#### Data shown

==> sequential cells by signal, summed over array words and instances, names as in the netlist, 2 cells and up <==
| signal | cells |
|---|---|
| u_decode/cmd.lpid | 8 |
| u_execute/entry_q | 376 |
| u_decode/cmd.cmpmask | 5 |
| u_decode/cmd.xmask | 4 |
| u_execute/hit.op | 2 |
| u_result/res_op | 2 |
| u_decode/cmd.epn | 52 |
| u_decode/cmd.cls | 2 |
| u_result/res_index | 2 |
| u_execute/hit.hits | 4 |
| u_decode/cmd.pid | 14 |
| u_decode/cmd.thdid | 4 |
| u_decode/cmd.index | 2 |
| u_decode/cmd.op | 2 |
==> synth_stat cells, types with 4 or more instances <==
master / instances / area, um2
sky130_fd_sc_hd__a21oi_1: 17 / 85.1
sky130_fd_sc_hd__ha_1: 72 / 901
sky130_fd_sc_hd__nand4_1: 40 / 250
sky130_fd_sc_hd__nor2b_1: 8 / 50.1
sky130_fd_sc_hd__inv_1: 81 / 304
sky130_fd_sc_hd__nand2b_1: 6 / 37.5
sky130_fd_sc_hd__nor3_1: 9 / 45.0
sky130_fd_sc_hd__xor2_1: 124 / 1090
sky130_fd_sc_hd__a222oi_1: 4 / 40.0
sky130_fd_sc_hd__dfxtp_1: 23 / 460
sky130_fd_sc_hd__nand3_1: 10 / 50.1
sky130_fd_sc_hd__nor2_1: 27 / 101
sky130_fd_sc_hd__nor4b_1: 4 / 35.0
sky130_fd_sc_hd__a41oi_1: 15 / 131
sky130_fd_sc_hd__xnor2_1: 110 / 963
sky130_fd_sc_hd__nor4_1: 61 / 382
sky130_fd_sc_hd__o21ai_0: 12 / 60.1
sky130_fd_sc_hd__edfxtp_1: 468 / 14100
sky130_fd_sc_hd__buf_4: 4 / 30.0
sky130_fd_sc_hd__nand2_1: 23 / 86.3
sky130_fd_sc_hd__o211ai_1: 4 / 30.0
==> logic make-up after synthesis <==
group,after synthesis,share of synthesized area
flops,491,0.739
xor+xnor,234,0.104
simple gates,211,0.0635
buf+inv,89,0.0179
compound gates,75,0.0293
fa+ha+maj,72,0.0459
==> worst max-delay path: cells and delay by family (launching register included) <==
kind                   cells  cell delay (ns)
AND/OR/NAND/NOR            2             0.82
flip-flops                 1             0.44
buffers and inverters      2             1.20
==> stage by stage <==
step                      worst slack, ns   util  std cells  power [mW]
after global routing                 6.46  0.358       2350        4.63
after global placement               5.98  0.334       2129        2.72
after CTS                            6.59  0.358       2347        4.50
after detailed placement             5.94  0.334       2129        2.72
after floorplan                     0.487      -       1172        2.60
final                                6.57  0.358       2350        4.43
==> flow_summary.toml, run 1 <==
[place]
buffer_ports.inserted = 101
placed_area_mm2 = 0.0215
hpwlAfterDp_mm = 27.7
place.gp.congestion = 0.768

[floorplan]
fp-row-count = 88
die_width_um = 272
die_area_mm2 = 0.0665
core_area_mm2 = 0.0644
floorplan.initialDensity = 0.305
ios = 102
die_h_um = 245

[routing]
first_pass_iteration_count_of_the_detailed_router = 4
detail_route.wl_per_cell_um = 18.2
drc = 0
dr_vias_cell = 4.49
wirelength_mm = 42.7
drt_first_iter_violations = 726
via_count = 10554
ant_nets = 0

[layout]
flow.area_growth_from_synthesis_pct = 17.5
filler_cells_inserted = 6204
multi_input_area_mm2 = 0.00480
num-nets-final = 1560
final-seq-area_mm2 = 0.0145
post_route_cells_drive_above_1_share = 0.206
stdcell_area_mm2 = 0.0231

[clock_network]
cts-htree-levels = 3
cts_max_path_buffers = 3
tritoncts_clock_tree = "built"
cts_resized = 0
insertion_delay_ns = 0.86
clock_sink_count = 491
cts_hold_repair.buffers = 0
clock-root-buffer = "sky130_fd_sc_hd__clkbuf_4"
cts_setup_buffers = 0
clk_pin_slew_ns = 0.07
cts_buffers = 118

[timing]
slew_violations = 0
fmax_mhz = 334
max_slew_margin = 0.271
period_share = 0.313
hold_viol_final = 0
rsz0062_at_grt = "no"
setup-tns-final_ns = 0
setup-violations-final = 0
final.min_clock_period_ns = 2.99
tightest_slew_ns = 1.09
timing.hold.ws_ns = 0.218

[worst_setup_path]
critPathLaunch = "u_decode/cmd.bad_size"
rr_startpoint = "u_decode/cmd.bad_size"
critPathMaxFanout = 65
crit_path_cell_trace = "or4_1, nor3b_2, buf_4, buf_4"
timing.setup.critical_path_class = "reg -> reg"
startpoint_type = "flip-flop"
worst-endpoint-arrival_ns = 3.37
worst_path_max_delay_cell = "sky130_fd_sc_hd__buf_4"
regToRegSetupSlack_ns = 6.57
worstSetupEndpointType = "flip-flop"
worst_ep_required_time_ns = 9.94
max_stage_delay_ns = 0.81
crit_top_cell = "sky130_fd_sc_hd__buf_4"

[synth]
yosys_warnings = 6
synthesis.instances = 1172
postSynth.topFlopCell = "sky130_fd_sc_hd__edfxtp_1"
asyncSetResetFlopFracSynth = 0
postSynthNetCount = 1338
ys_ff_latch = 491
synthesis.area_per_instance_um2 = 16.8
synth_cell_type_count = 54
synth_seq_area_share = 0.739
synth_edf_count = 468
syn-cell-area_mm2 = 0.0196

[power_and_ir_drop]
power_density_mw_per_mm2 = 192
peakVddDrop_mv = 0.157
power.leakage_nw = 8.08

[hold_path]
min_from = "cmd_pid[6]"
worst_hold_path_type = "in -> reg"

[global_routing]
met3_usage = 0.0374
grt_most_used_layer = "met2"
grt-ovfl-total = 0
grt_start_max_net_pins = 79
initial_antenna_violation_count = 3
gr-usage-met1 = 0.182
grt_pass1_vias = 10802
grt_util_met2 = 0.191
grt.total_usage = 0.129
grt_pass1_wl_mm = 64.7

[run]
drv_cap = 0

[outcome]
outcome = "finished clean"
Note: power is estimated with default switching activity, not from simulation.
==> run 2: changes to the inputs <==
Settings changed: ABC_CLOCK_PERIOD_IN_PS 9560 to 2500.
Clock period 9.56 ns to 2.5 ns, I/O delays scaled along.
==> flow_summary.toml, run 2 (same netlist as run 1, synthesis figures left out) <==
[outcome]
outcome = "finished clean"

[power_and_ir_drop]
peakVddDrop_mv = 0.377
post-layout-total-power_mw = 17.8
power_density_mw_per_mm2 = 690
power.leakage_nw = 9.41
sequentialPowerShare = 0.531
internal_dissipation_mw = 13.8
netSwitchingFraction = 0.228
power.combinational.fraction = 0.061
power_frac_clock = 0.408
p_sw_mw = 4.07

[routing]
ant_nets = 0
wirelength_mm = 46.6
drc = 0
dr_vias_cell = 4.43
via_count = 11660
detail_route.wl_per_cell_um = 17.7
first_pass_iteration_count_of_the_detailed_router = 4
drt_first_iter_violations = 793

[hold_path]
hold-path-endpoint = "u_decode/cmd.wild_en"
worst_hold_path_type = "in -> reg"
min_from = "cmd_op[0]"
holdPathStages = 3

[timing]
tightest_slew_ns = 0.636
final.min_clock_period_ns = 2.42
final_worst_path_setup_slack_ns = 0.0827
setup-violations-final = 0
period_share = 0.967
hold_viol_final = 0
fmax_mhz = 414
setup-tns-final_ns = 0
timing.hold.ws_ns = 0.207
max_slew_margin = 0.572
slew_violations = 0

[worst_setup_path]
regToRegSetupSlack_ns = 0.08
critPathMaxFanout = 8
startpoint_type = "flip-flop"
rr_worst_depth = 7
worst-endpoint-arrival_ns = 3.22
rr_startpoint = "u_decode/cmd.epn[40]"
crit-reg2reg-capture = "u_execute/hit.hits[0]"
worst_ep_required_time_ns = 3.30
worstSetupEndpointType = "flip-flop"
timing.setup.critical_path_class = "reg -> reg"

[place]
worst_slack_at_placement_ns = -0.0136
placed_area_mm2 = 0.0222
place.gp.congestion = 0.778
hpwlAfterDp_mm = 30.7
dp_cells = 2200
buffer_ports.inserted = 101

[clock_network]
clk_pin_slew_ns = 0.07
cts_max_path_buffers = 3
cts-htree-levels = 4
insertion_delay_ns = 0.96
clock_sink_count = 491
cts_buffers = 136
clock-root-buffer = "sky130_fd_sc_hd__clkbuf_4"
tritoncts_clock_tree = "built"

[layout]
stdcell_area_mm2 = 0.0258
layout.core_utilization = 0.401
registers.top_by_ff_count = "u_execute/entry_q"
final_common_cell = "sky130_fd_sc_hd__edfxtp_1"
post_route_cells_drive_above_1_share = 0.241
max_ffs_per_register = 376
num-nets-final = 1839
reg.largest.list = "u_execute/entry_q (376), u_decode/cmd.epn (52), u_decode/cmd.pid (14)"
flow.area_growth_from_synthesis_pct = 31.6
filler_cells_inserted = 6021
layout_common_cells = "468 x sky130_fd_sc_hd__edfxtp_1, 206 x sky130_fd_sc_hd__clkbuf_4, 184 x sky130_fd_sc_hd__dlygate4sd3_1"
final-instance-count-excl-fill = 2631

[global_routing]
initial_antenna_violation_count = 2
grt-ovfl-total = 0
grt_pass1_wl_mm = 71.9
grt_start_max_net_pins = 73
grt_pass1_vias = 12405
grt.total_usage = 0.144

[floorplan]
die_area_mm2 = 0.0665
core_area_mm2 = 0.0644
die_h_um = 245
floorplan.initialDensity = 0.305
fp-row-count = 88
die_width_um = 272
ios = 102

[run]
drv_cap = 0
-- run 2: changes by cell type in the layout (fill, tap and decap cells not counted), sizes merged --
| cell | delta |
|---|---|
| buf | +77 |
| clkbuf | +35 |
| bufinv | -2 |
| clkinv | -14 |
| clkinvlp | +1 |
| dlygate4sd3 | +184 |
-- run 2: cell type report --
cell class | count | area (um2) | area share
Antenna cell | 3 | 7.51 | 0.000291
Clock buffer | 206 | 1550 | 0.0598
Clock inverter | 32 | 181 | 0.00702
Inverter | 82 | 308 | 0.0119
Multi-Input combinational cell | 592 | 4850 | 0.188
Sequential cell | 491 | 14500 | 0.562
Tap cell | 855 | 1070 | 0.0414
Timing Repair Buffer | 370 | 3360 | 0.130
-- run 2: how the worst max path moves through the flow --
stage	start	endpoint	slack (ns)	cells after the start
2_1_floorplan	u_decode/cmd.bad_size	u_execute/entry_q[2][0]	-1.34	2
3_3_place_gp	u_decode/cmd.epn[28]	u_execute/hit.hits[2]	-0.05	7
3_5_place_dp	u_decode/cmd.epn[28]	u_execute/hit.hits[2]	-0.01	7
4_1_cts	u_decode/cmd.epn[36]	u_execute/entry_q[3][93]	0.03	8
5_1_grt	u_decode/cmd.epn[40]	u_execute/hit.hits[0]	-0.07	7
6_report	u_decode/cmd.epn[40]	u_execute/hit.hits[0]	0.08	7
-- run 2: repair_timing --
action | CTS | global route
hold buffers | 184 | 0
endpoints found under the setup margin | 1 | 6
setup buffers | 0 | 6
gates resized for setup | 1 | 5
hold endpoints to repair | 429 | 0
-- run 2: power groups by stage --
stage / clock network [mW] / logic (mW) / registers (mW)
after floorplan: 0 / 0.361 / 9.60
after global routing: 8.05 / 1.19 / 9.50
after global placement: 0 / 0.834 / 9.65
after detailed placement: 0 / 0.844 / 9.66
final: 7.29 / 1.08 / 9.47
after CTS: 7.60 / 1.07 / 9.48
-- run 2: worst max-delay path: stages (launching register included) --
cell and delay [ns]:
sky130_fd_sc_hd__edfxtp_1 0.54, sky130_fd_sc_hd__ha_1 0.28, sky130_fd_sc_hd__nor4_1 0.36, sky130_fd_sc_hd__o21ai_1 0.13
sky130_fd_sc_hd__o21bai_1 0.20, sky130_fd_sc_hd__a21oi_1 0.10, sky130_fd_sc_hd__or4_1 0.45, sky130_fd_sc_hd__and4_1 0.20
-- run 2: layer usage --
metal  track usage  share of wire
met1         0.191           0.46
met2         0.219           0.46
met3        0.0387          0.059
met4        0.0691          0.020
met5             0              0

########

Exact reproduction of the lines from the top of the material through the line where "sky130_fd_sc_hd__a21oi_1: 17 / 85.1" appears is required, both boundary lines included, with no other output.

* **Answer**
==> sequential cells by signal, summed over array words and instances, names as in the netlist, 2 cells and up <==
| signal | cells |
|---|---|
| u_decode/cmd.lpid | 8 |
| u_execute/entry_q | 376 |
| u_decode/cmd.cmpmask | 5 |
| u_decode/cmd.xmask | 4 |
| u_execute/hit.op | 2 |
| u_result/res_op | 2 |
| u_decode/cmd.epn | 52 |
| u_decode/cmd.cls | 2 |
| u_result/res_index | 2 |
| u_execute/hit.hits | 4 |
| u_decode/cmd.pid | 14 |
| u_decode/cmd.thdid | 4 |
| u_decode/cmd.index | 2 |
| u_decode/cmd.op | 2 |
==> synth_stat cells, types with 4 or more instances <==
master / instances / area, um2
sky130_fd_sc_hd__a21oi_1: 17 / 85.1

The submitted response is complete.